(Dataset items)
File: src/rtl/bf_pkg.sv
// Shared definitions for the Bellman-Ford result unload path.
package bf_pkg;

  localparam int ADDR_W = 13;
  localparam int DATA_W = 16;
  localparam int DEPTH  = 8192;
  localparam logic [15:0] INF_CODE = 16'hFFFF;

  // Streamer control states
  typedef enum logic [1:0] {
    IDLE   = 2'd0,
    STREAM = 2'd1,
    NEG    = 2'd2,
    DONE   = 2'd3
  } state_t;

endpackage

File: src/rtl/bf_result_streamer.sv
// Unloads the Output Memory onto a valid/ready stream once the solver
// finishes, or emits a single flagged word if a negative cycle was found.
module bf_result_streamer #(
  parameter int ADDR_W = bf_pkg::ADDR_W,
  parameter int DATA_W = bf_pkg::DATA_W,
  parameter int DEPTH  = bf_pkg::DEPTH,
  parameter logic [DATA_W-1:0] INF_CODE = bf_pkg::INF_CODE
) (
  input  logic              clock,
  input  logic              reset,
  input  logic              Finish,
  input  logic              NegCycle,
  output logic [ADDR_W-1:0] OMAR,
  input  logic [DATA_W-1:0] OMDR,
  output logic              OutValid,
  input  logic              OutReady,
  output logic [DATA_W-1:0] OutData,
  output logic [ADDR_W-1:0] OutIndex,
  output logic              OutInf,
  output logic              OutNeg,
  output logic              OutLast,
  output logic [ADDR_W:0]   InfCount,
  output logic              Busy,
  output logic              Done
);

  import bf_pkg::*;

  localparam logic [ADDR_W-1:0] LAST_ADDR = ADDR_W'(DEPTH - 1);

  state_t state, nextState;

  logic [ADDR_W-1:0] addr;
  logic              issuedAll;
  logic              prevFinish;
  logic              prevNeg;

  logic finishEdge;
  logic negEdge;
  logic accept;
  logic load;

  assign finishEdge = Finish & ~prevFinish;
  assign negEdge    = NegCycle & ~prevNeg;
  assign accept     = OutValid & OutReady;
  assign load       = (state == STREAM) & (~OutValid | OutReady) & ~issuedAll;

  assign OMAR = addr;
  assign Busy = (state == STREAM) || (state == NEG);
  assign Done = (state == DONE);

  // Remember last cycle's solver flags so only rising edges start a run
  always_ff @(posedge clock or posedge reset) begin
    if (reset) begin
      prevFinish <= 1'b0;
      prevNeg    <= 1'b0;
    end else begin
      prevFinish <= Finish;
      prevNeg    <= NegCycle;
    end
  end

  // Control state register
  always_ff @(posedge clock or posedge reset) begin
    if (reset) state <= IDLE;
    else       state <= nextState;
  end

  // Next-state logic; negative cycle wins over a simultaneous finish
  always_comb begin
    nextState = state;
    case (state)
      IDLE: begin
        if (negEdge)         nextState = NEG;
        else if (finishEdge) nextState = STREAM;
      end
      STREAM: begin
        if (accept && OutLast) nextState = DONE;
      end
      NEG: begin
        if (accept) nextState = DONE;
      end
      DONE:    nextState = DONE;
      default: nextState = IDLE;
    endcase
  end

  // Output register, read address counter and INF tally; outputs hold while stalled
  always_ff @(posedge clock or posedge reset) begin
    if (reset) begin
      addr      <= '0;
      issuedAll <= 1'b0;
      OutValid  <= 1'b0;
      OutData   <= '0;
      OutIndex  <= '0;
      OutInf    <= 1'b0;
      OutNeg    <= 1'b0;
      OutLast   <= 1'b0;
      InfCount  <= '0;
    end else begin
      if (accept && OutInf) InfCount <= InfCount + 1'b1;

      case (state)
        STREAM: begin
          if (load) begin
            OutData  <= OMDR;
            OutIndex <= addr;
            OutInf   <= (OMDR == INF_CODE);
            OutLast  <= (addr == LAST_ADDR);
            OutValid <= 1'b1;
            if (addr == LAST_ADDR) issuedAll <= 1'b1;
            else                   addr      <= addr + 1'b1;
          end else if (accept) begin
            OutValid <= 1'b0;
          end
        end
        NEG: begin
          if (!OutValid) begin
            OutData  <= '0;
            OutIndex <= '0;
            OutInf   <= 1'b0;
            OutNeg   <= 1'b1;
            OutLast  <= 1'b1;
            OutValid <= 1'b1;
          end else if (accept) begin
            OutValid <= 1'b0;
          end
        end
        default: begin
          OutValid <= 1'b0;
        end
      endcase
    end
  end

endmodule

File: config.mk
export PLATFORM = sky130hd
export DESIGN_NAME = bf_result_streamer
export DESIGN_NICKNAME = d
export VERILOG_FILES = /design/src/rtl/bf_pkg.sv /design/src/rtl/bf_result_streamer.sv
export SDC_FILE = /design/constraint.sdc
export NUM_CORES = 1
export LEC_CHECK = 0
export BUFFER_PORTS_ARGS = -buffer_cell sky130_fd_sc_hd__buf_2
export CAP_MARGIN = 30
export CORE_MARGIN = 2
export CORE_UTILIZATION = 55
export DETAILED_ROUTE_END_ITERATION = 16
export PLACE_DENSITY_LB_ADDON = 0.25
export SLEW_MARGIN = 20
export SYNTH_ARGS = -nofsm -noshare
export SYNTH_HDL_FRONTEND = slang
export SYNTH_SLANG_ARGS = --single-unit
File: constraint.sdc
create_clock -name clock -period 2.75 [get_ports clock]
set_input_delay 0.275 -clock clock [delete_from_list [all_inputs] [get_ports clock]]
set_output_delay 0.275 -clock clock [all_outputs]
set_load 0.01 [all_outputs]
After elaboration in Yosys (flattened, before gate mapping). Index checks and enable logic that the tools add are counted.

Register bits: 65. Bits of input ports: 21. Logic and storage cells: 68.

Add/subtract/negate cells: 2. Eq/ne operators: 11. Multiplexer cells: 22. Bitwise gates (word level): 11. Reductions and logical operators: 10.

Operators with widths (count): $mux W16 (2); $pmux W16 S2 (1); $mux W13 (2); $pmux W13 S2 (1); $eq A16 B16 Y1 const B (1); $add A14 B1 Y14 const B (1); $add A13 B1 Y13 const B (1); $eq A13 B13 Y1 const B (1); $reduce_and A3 Y1 (4); $mux W1 (8); $mux W2 (4); $pmux W2 S4 (1); $ne A2 B2 Y1 const B (3); $ne A3 B3 Y1 const B (2); $pmux W1 S2 (3); $and A1 B1 Y1 (5); $not A1 Y1 (5); $eq A2 B2 Y1 const B (2); $eq A2 B1 Y1 const B (1); $logic_and A1 B1 Y1 (2); $logic_not A2 Y1 (1); $ne A2 B1 Y1 const B (1); $reduce_and A2 Y1 (1); $reduce_bool A2 Y1 (1); other kinds (2) (2).

Longest topological paths before layout. Gate-level depths: netlist of run 1.

Word-level depth: 6. Mapped depth: 7. Mapped depth without buffers: 6.

Least setup slack after synthesis of run 1. Ideal clock, no wire load.

Path type: reg-to-reg. From: register addr[0], in the netlist OMAR[0]. To: register addr[1], in the netlist OMAR[1]. Setup time: 0.125 ns. Arrival time: 1.537 ns. Data required time: 2.625 ns. Slack: 1.087 ns. Cell stages (with the launch flop): 6. Buffers on the path: 0. Period minus slack after synthesis: 1.663 ns. Cells stage by stage: dfrtp_1 ha_1 nand4_2 nor3_4 nor2_2 mux2_4.

Longest elaborated chain between the ends: 3. Elaborated cells on any way between the ends: 4. Those cells by class: add/sub: 1; eq/ne: 1; bitwise: 1; reduce/logical: 1.

Ends and longest elaborated chain: start, declared (line bf_result_streamer.sv:33) `logic [ADDR_W-1:0] addr;`; start signal, assigned (line bf_result_streamer.sv:112) `else addr <= addr + 1'b1;`; branches (longest 3 deep; another with $add A13 B1 Y13).

Parallel ways; which one is timed is not known. A chain may end at the register's enable or synchronous reset.

Final worst setup path of run 1.
From: register state[1]. To: register OutInf.

Longest elaborated chain between the ends: 5. Elaborated cells on any way between the ends: 9. Those cells by class: eq/ne: 4; mux: 1; bitwise: 2; reduce/logical: 2.

Ends and longest elaborated chain: start, declared (line bf_result_streamer.sv:31) `state_t state, nextState;`; start signal, assigned (line bf_result_streamer.sv:66) `else state <= nextState;`; $eq A2 B1 Y1 (line bf_result_streamer.sv:46, bf_result_streamer.sv:103); $and A1 B1 Y1 (2 in a row) (line bf_result_streamer.sv:46) `assign load = (state == STREAM) & (~OutValid | OutReady) & ~issuedAll;`; $ne A2 B2 Y1 (no line); $reduce_and A3 Y1 (no line); end signal, assigned (line bf_result_streamer.sv:108) `OutInf <= (OMDR == INF_CODE);`; end, declared (line bf_result_streamer.sv:19) `output logic OutInf,`.

Several ways; a longest one is shown, not always the timed one.

==> results of run 1 <==
==> sequential cells by signal, indices dropped and copies added (netlist names) <==
register / flops
issuedAll: 1
prevNeg: 1
OutNeg: 1
OutValid: 1
OutInf: 1
OutData: 16
OutLast: 1
OutIndex: 13
OMAR: 13
state: 2
InfCount: 14
prevFinish: 1
==> report_power, final <==
part	leakage (uW)	internal, uW	switching [uW]
Clock	0.000109	560	365
Combinational	0.000880	66.5	74.9
Sequential	0.000849	995	28.3
==> cells by family after synthesis <==
group / after synthesis / synth area share
AOI/OAI and AO/OA: 46 / 0.131
xor gates and xnor gates: 20 / 0.0626
and+or+nand+nor: 69 / 0.146
DFF: 65 / 0.581
buffers and inverters: 16 / 0.0277
adders and majority gates: 6 / 0.0268
muxes: 6 / 0.0246
==> layout by cell type (no fill, tap or decap), drive strengths merged, types with 4 or more instances in the layout <==
master / synthesis / final
nand4: 14 / 14
inv: 8 / 8
and3: 4 / 4
nor4: 4 / 4
a22o: 28 / 28
clkbuf: 2 / 12
xor2: 10 / 10
nor3: 7 / 7
dfrtp: 65 / 65
nand2b: 5 / 5
xnor2: 10 / 10
nand2: 15 / 15
ha: 6 / 6
mux2: 4 / 4
buf: 6 / 84
a21oi: 5 / 5
nor2: 12 / 12
==> metal layers <==
metal	vias to the layer above	part of all wire	GRT usage
met5	-	0	0
met4	0	0.018	0.109
met3	10	0.056	0.0450
met2	70	0.47	0.340
met1	1072	0.46	0.306
li1	1001	-	-
==> through the flow <==
step	utilization	instances	power (uW)	hold WS (ps)
5_1_grt	0.724	387	2160	45.9
2_1_floorplan	-	228	1110	306
3_5_place_dp	0.677	371	1190	404
4_1_cts	0.724	387	2100	45.4
3_3_place_gp	0.677	371	1180	398
6_report	0.724	387	2090	53.4
==> worst register-to-register path, cell delays in order, from the launching register on <==
cell and delay [ps]:
dfrtp_1 400, inv_1 90, ha_1 260, and2b_2 270, and2_4 190, o21ai_2 120, buf_4 330, mux2i_1 240
==> worst min path at each step <==
| stage | from | endpoint | cells past startpoint |
|---|---|---|---|
| floorplan | Finish | prevFinish$_DFF_PP0_ | 0 |
| global placement | Finish | prevFinish$_DFF_PP0_ | 1 |
| detailed placement | NegCycle | prevNeg$_DFF_PP0_ | 1 |
| CTS | NegCycle | prevNeg$_DFF_PP0_ | 1 |
| global route | Finish | prevFinish$_DFF_PP0_ | 1 |
| finish | NegCycle | prevNeg$_DFF_PP0_ | 1 |
==> final cells by class <==
cell class              instances  area (um2)  share of cell area
repair buffers                 84         425               0.122
inverters                       8        30.0             0.00861
well taps                      67        83.8              0.0240
clock buffers                  12         155              0.0445
clock inverters                 4        75.1              0.0215
flip-flops and latches         65        1630               0.466
multi-input cells             147        1090               0.313
==> key figures, run 1 <==
Worst hold path
  • Hold Crit Class: in2reg

Logic synthesis
  • Most common cell in the netlist: dfrtp_1
  • Mapped Nets: 255
  • Yosys top cell by area: dfrtp_1
  • #FFs+latches synth: 65
  • EDFF count, synth: 0
  • Post-Syn Area per Cell: 12.3 um2
  • Synthesis warning total: 0
  • Post-synthesis cell count: 228
  • Sequential area share after synthesis: 0.581
  • Mapped Area: 2800 um2
  • Top_reg_cell synth: dfrtp_1
  • Post-synthesis async set-or-reset flop share: 1.00
  • Top cells by area, synth: dfrtp_1, a22o_1, xnor2_1
  • Share of the synthesized area in the top cell type: 0.581
  • Yosys cell types: 41
  • Synth top cells by count: dfrtp_1, a22o_1, nand2_1

Drt
  • DRT Pass-1 Iters: 5
  • Drt total wl: 5.97 mm
  • DR iter-0 viols: 106
  • DRC: 0
  • Vias: 2153
  • Antenna viol nets, final: 0
  • Wire per inst: 15.4 um
  • Vias/cell: 5.56

Critical path
  • CP max stage delay: 400 ps
  • WP depth: 7
  • Critical path type: reg2reg
  • Crit path buf inv count: 2
  • Critical register-to-register path startpoint: state[1]$_DFFE_PP0P_
  • Worst path cell trace: inv_1, ha_1, and2b_2, and2_4, o21ai_2, buf_4, mux2i_1
  • Worst R2R Path Depth: 7
  • Reg2Reg Capture Point: OutInf$_DFFE_PP0P_
  • Crit. Startpoint: state[1]$_DFFE_PP0P_
  • CP required: 3010 ps
  • Crit end category: flip-flop
  • Top delay family on crit path: simple AND/OR/NAND/NOR gates
  • Setup crit end: OutInf$_DFFE_PP0P_
  • Critical Path Source Type: flip-flop
  • FF-to-FF setup slack: 780 ps
  • Data arrival time of the critical path: 2230 ps
  • Crit-path slowest cell: dfrtp_1
  • Crit-path max FO: 31

Clocking
  • CTS tree: built
  • Root buffer cell: clkbuf_8
  • Postcts setup bufs: 0
  • H-tree depth: 3
  • # clock sinks: 65
  • Hold Buf Count CTS: 0
  • Post-cts sizing count: 0
  • Clock Latency Late Sink: 340 ps
  • CTS Buf Count: 9
  • Reg clk slew, reported paths: 70 ps
  • CTS max path bufs: 2

Timing
  • Skew final: 6.37 ps
  • Count of pins over their slew limit: 0
  • Fin. Hold Viols: 0
  • Slew @ Worst Pin: 772 ps
  • Setup TNS: 0 ps
  • Relative slew slack: 0.485
  • Worst setup margin: 777 ps
  • Setup-failing EPs final: 0
  • Fmax achieved: 507 MHz
  • RSZ-0062 raised after global routing: no
  • Final worst path period need: 1970 ps
  • Fin crit share: 0.718

Placement
  • IO buf count: 82
  • Dpl hpwl: 4.11 mm
  • Placement Setup Slack: 806 ps
  • Area post-placement: 3260 um2
  • Final GP Congestion: 0.774

Die
  • Initial core utilization: 0.581
  • Rows: 25
  • Die height: 75.3 um
  • Die footprint: 5670 um2
  • I/O pin total: 83
  • Core ar.: 4820 um2
  • Die W: 75.3 um

Layout
  • Layout cells sized above 1: 0.356
  • Filler instances: 360
  • Area growth syn-to-layout: 24.7%
  • Final Cell Area: 3490 um2
  • Layout Nets: 342
  • Ant diodes: 0

Global routing
  • Total Routing Usage GR: 0.222
  • Largest net degree at the start of global routing: 66
  • GRT overflow: 0
  • Initial antenna violation count: 0
  • Number of global-route vias before repair: 2005
  • First-pass GRT wire length: 9.41 mm

Flow run
  • Max-cap viol count: 0

Power
  • Leak: 0.00184 uW
  • Power per cell area: 599 nW/um2
  • Worst vdd ir: 373 uV

Outcome
  • Outcome: complete, no violations
(Power assumes the default switching activity.)
==> run 2, diff against run 1 <==
Settings changed: ABC_AREA from default to 1, CORE_UTILIZATION 55 to 53.
Clock period 2.75 ns to 2 ns, I/O delays scaled along.
==> run 2 against run 1 <==
Synthesized cell count rose by 71%. Sequential cell count stayed put. Die area rose by 17%. Routed wire length up 17%. Highest routed layer unchanged.
==> key figures, run 2 <==
Outcome
  • Outcome: complete, no violations

Placement
  • Area post-placement: 3630 um2
  • IO buf count: 82
  • Dpl hpwl: 4.87 mm
  • Final GP Congestion: 0.821

Timing
  • Fin crit share: 0.858
  • Skew final: 7.20 ps
  • Final worst path period need: 1720 ps
  • Fin. Hold Viols: 0
  • Relative slew slack: 0.744
  • Count of pins over their slew limit: 0
  • Slew @ Worst Pin: 380 ps
  • RSZ-0062 raised after global routing: no
  • Fmax achieved: 583 MHz
  • Setup TNS: 0 ps
  • Setup-failing EPs final: 0

Drt
  • DRT Pass-1 Iters: 4
  • DRC: 0
  • Antenna viol nets, final: 0
  • Drt total wl: 6.97 mm
  • Vias: 2727
  • DR iter-0 viols: 142
  • Wire per inst: 12.5 um
  • Vias/cell: 4.88

Power
  • Clock share of power: 0.263
  • Reg power frac: 0.398
  • Worst vdd ir: 714 uV
  • Power per cell area: 1150 nW/um2
  • Psw: 1690 uW
  • Cell-internal power: 2750 uW
  • Combinational Power Share: 0.338
  • Net Sw Frac: 0.381
  • Leak: 0.00223 uW

Critical path
  • Critical register-to-register path startpoint: state[1]$_DFFE_PP0P_
  • CP max stage delay: 410 ps
  • Crit-path slowest cell: dfrtp_1
  • Top delay family on crit path: simple AND/OR/NAND/NOR gates
  • Crit end category: flip-flop
  • Critical Path Source Type: flip-flop
  • Worst path cell trace: inv_1, ha_1, inv_1, nor2_1, nand2_4, nand2_2, nand2_4, inv_1, o21ai_0, nand2_1
  • Critical path type: reg2reg
  • Crit. Startpoint: state[1]$_DFFE_PP0P_
  • Data arrival time of the critical path: 2000 ps
  • CP required: 2290 ps
  • Worst path most repeated cell: inv_1
  • Crit path buf inv count: 3
  • Crit-path max FO: 32

Global routing
  • Total Routing Usage GR: 0.223
  • Initial antenna violation count: 0
  • Largest net degree at the start of global routing: 66
  • First-pass GRT wire length: 11.3 mm
  • Number of global-route vias before repair: 2476
  • GRT overflow: 0

Layout
  • Largest registers: OutData x16, InfCount x14
  • Max reg flops: 16
  • Ant diodes: 0
  • Area growth syn-to-layout: 22.0%
  • Most common cell after layout, fill and taps aside: nand2_1
  • Final Cell Area: 3870 um2
  • Layout cells sized above 1: 0.248
  • Top reg by flops: OutData
  • Layout Nets: 506
  • Most frequent cells in the layout: nand2_1, buf_2, dfrtp_1, inv_1, nor2_1

Clocking
  • CTS tree: built
  • Postcts setup bufs: 0
  • CTS Buf Count: 9
  • Root buffer cell: clkbuf_8
  • Reg clk slew, reported paths: 70 ps
  • # clock sinks: 65
  • CTS max path bufs: 2
  • Clock Latency Late Sink: 340 ps
  • H-tree depth: 3

Worst hold path
  • Hold Crit Class: in2reg
  • Hold_sp: OMDR[9]

Die
  • Core ar.: 5850 um2
  • Initial core utilization: 0.542
  • Die footprint: 6610 um2
  • I/O pin total: 83
  • Rows: 28
  • Die height: 81.3 um
  • Die W: 81.3 um

Logic synthesis
  • Share of the synthesized area in the top cell type: 0.513
  • Yosys cell types: 28
  • Sequential area share after synthesis: 0.513
  • Top_reg_cell synth: dfrtp_1
  • EDFF count, synth: 0
  • Synthesis warning total: 0
  • Mapped Area: 3170 um2
  • Post-synthesis async set-or-reset flop share: 1.00
  • Top cells by area, synth: dfrtp_1, nand2_1, inv_1
  • Post-synthesis cell count: 389
  • Most common cell in the netlist: nand2_1
  • Synth top cells by count: nand2_1, dfrtp_1, inv_1
  • #FFs+latches synth: 65
  • Mapped Nets: 416
  • Yosys top cell by area: dfrtp_1
  • Post-Syn Area per Cell: 8.15 um2

Flow run
  • Max-cap viol count: 0
[run 2: final cells by class]
cell class,count,area (um2)
fillers,508,1980
clock buffers,14,173
repair buffers,87,468
flip-flops and latches,65,1630
inverters,32,121
multi-input cells,284,1350
clock inverters,2,35.0
well taps,75,93.8
[run 2: per-layer routing]
layer	up-vias	track usage	part of all wire
met1	1280	0.293	0.45
met4	0	0.0814	0.015
met3	11	0.0533	0.060
met5	-	0	0
li1	1373	-	-
met2	63	0.358	0.48
[run 2: logic make-up (layout without fill, tap and decap cells)]
group	count (synthesis)	after routing	synth area share
AND/OR/NAND/NOR	256	256	0.349
flip-flops	65	65	0.513
buffers and inverters	40	135	0.0608
XOR/XNOR	13	13	0.0359
AO/OA/AOI/OAI	9	9	0.0178
adder cells (fa/ha/maj)	6	6	0.0237
[run 2: stage by stage]
step | hold WS, ps | cells | utilization | setup slack [ps] | power [uW]
after floorplan | 231 | 389 | - | 174 | 2930
final | 65.0 | 559 | 0.661 | 285 | 4430
after global placement | 292 | 540 | 0.620 | 373 | 3260
after global routing | 74.7 | 559 | 0.661 | 94.1 | 4760
after detailed placement | 295 | 540 | 0.620 | 284 | 3310
after CTS | 60.5 | 559 | 0.661 | 271 | 4480
[run 2: worst paths after layout]
| check | end | slack (ps) | cells past startpoint |
|---|---|---|---|
| min in group asynchronous | prevFinish$_DFF_PP0_ | 450 | 4 |
| worst max register to register | OutLast$_DFFE_PP0P_ | 280 | 10 |
| worst max-delay path | OutLast$_DFFE_PP0P_ | 280 | 10 |
| max in group asynchronous | InfCount[9]$_DFFE_PP0P_ | 1250 | 4 |
| worst min-delay path | OutData[9]$_DFFE_PP0P_ | 60 | 3 |
| worst min register to register | OutData[9]$_DFFE_PP0P_ | 470 | 2 |
[run 2: repair_timing]
action,in CTS,in global routing
endpoints found under the hold margin,67,0
resized for setup,0,0
hold buffers,3,0
[run 2: worst reg2reg max path, cell delays in order (launching register included)]
cell and delay, ps:
dfrtp_1 410, inv_1 90, ha_1 160, inv_1 70
nor2_1 180, nand2_4 130, nand2_2 120, nand2_4 200
inv_1 140, o21ai_0 90, nand2_1 70
[run 2: power groups by stage]
stage / clock (uW) / combinational (uW) / sequential (uW)
floorplan: 0 / 1080 / 1850
global placement: 0 / 1490 / 1780
detailed placement: 0 / 1510 / 1790
CTS: 1180 / 1530 / 1770
global route: 1250 / 1700 / 1810
finish: 1170 / 1500 / 1770
==> run 3, diff against run 2 <==
Settings changed: ABC_AREA 1 to 0, CORE_MARGIN 2 to default, CORE_UTILIZATION 53 to 51.
==> run 3 against run 2 <==
Hold slack better by 32 ps. Critical endpoint is now OMAR[1]$_DFFE_PP0P_. Global-route usage is 0.72 points higher. Sequential cell count stayed put. Routed wire length is 15% lower. First-iteration DRC count is 35% lower. Combinational power is 86% lower. Setup slack worse by 61 ps. Die area is 13% lower. Register-to-register slack worse by 60 ps. Cell count is 29% lower. Clock power is 16% lower.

## Directions for this task
Look back at the entries above. Retype the line with "well taps,75,93.8", the line with "[run 2: logic", and all lines in between.

## Result for this exercise
well taps,75,93.8
[run 2: per-layer routing]
layer	up-vias	track usage	part of all wire
met1	1280	0.293	0.45
met4	0	0.0814	0.015
met3	11	0.0533	0.060
met5	-	0	0
li1	1373	-	-
met2	63	0.358	0.48
[run 2: logic make-up (layout without fill, tap and decap cells)]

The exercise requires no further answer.